As selfish as it might seem, this is your wedding and what you’re comfortable with should dictate what happens. If you are closer to your step father, then he should be the one to walk you down the aisle. If you’re closer to your uncle, then he should get the honor. You know your family best and along with your partner, you are the only one who can decide what the result for you.
For everyone involved, this might be a touchy subject, particularly when there are still hurt feelings. We recommend speaking to everyone individually as calmly as you can. Don’t do it when your emotions are high. Telling your father you want your step father to walk you down the aisle at your engagement party is probably not your best idea. When there is conflict, ask them to put aside their differences for one day. This is a celebration and those ill feelings may have an impact. Most family members will be willing to do this – or at least try their absolute best to do so!

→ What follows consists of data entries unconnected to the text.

==> src/bpPkg.sv <==
`default_nettype none

package bpPkg;

    // address and indexing
    localparam int addrWidth  = 32;
    localparam int indexWidth = 8;                     // fetch bits 9:2
    localparam int tableDepth = 1 << indexWidth;       // btb and bht entries
    localparam int tagWidth   = addrWidth - indexWidth - 2;

    // local history and pattern table
    localparam int histWidth = 4;
    localparam int phtDepth  = 1 << histWidth;         // one counter per history

    // statistics
    localparam int cntWidth = 16;

    typedef logic [addrWidth-1:0] addrT;
    typedef logic [1:0]           ctrT;

    // two-bit counter encoding where msb set means taken
    localparam ctrT ctrStrongNotTaken = 2'b00;
    localparam ctrT ctrWeakNotTaken   = 2'b01;         // reset value
    localparam ctrT ctrWeakTaken      = 2'b10;
    localparam ctrT ctrStrongTaken    = 2'b11;

    // fetch address constants
    localparam addrT pcResetValue = '0;
    localparam addrT pcStep       = addrT'(4);         // one instruction

endpackage

`default_nettype wire
==> src/resolveIf.sv <==
`timescale 1ns/10ps
`default_nettype none

// registered branch resolution with one strobe per resolved branch
interface resolveIf;

    logic        upValid;   // single cycle strobe
    bpPkg::addrT upPc;      // address of the resolved branch
    bpPkg::addrT upTarget;  // where it goes when taken
    logic        upTaken;   // actual outcome

    modport source (
        output upValid,
        output upPc,
        output upTarget,
        output upTaken
    );

    // tables only listen and nothing flows back
    modport sink (
        input upValid,
        input upPc,
        input upTarget,
        input upTaken
    );

endinterface

`default_nettype wire

==> src/patternTable.sv <==
`timescale 1ns/10ps
`default_nettype none

module patternTable (
    input  logic                        clk,
    input  logic                        reset,
    input  logic [bpPkg::histWidth-1:0] fetchHistory,
    input  logic [bpPkg::histWidth-1:0] trainHistory,
    output logic                        predTaken,
    resolveIf.sink                      up
);

    bpPkg::ctrT [bpPkg::phtDepth-1:0] phtMem;   // shared by all branches
    bpPkg::ctrT                       trainCtr;
    bpPkg::ctrT                       nextCtr;

    assign trainCtr = phtMem[trainHistory];

    // saturating step toward the outcome
    always_comb begin
        nextCtr = trainCtr;
        if (up.upTaken) begin
            if (trainCtr != bpPkg::ctrStrongTaken)
                nextCtr = trainCtr + 1'b1;
        end else begin
            if (trainCtr != bpPkg::ctrStrongNotTaken)
                nextCtr = trainCtr - 1'b1;
        end
    end

    always_ff @(posedge clk or negedge reset) begin
        if (!reset) begin
            for (int i = 0; i < bpPkg::phtDepth; i++) begin
                phtMem[i] <= bpPkg::ctrWeakNotTaken;
            end
        end else if (up.upValid) begin
            phtMem[trainHistory] <= nextCtr;
        end
    end

    assign predTaken = (phtMem[fetchHistory] >= bpPkg::ctrWeakTaken);   // 10 and 11

    // table is frozen between resolutions
    phtQuiet: assert property (@(posedge clk) disable iff (!reset)
        !up.upValid |=> $stable(phtMem));

endmodule

`default_nettype wire

==> src/flat_wrapper.sv <==
// flat-port wrapper written by rule: the top's interface ports become plain ports
module patternTable_flat 
  (clk, reset, fetchHistory, trainHistory, predTaken, up_upValid, up_upPc, up_upTarget, up_upTaken);
  resolveIf up_i ();
  input  logic clk;
  input  logic reset;
  input  logic [bpPkg::histWidth-1:0] fetchHistory;
  input  logic [bpPkg::histWidth-1:0] trainHistory;
  output logic predTaken;
  input wire logic [$bits(up_i.upValid)-1:0] up_upValid;
  input wire logic [$bits(up_i.upPc)-1:0] up_upPc;
  input wire logic [$bits(up_i.upTarget)-1:0] up_upTarget;
  input wire logic [$bits(up_i.upTaken)-1:0] up_upTaken;
  assign up_i.upValid = up_upValid;
  assign up_i.upPc = up_upPc;
  assign up_i.upTarget = up_upTarget;
  assign up_i.upTaken = up_upTaken;
  patternTable u_core (.clk(clk), .reset(reset), .fetchHistory(fetchHistory), .trainHistory(trainHistory), .predTaken(predTaken), .up(up_i));
endmodule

When there are children involved, we think it’s a nice touch to include them in the ceremony. If either you or your partner have a child from a previous relationship, your wedding is also a big deal for them. You can include them in your vows and invite them to be a direct part of the celebration. An older child could walk their mother down the aisle for example. Another common thing to include is a sand ceremony, where different coloured sand is poured into one container. For us, this inclusion is important. After all, you are also taking them into your family and we think that’s something to remember!
Here’s a list of other ways that you can include family members, be they step siblings or parents! Consider them making a speech, have them witness the signing of your marriage certificate or light a candle in honour of your families coming together as one.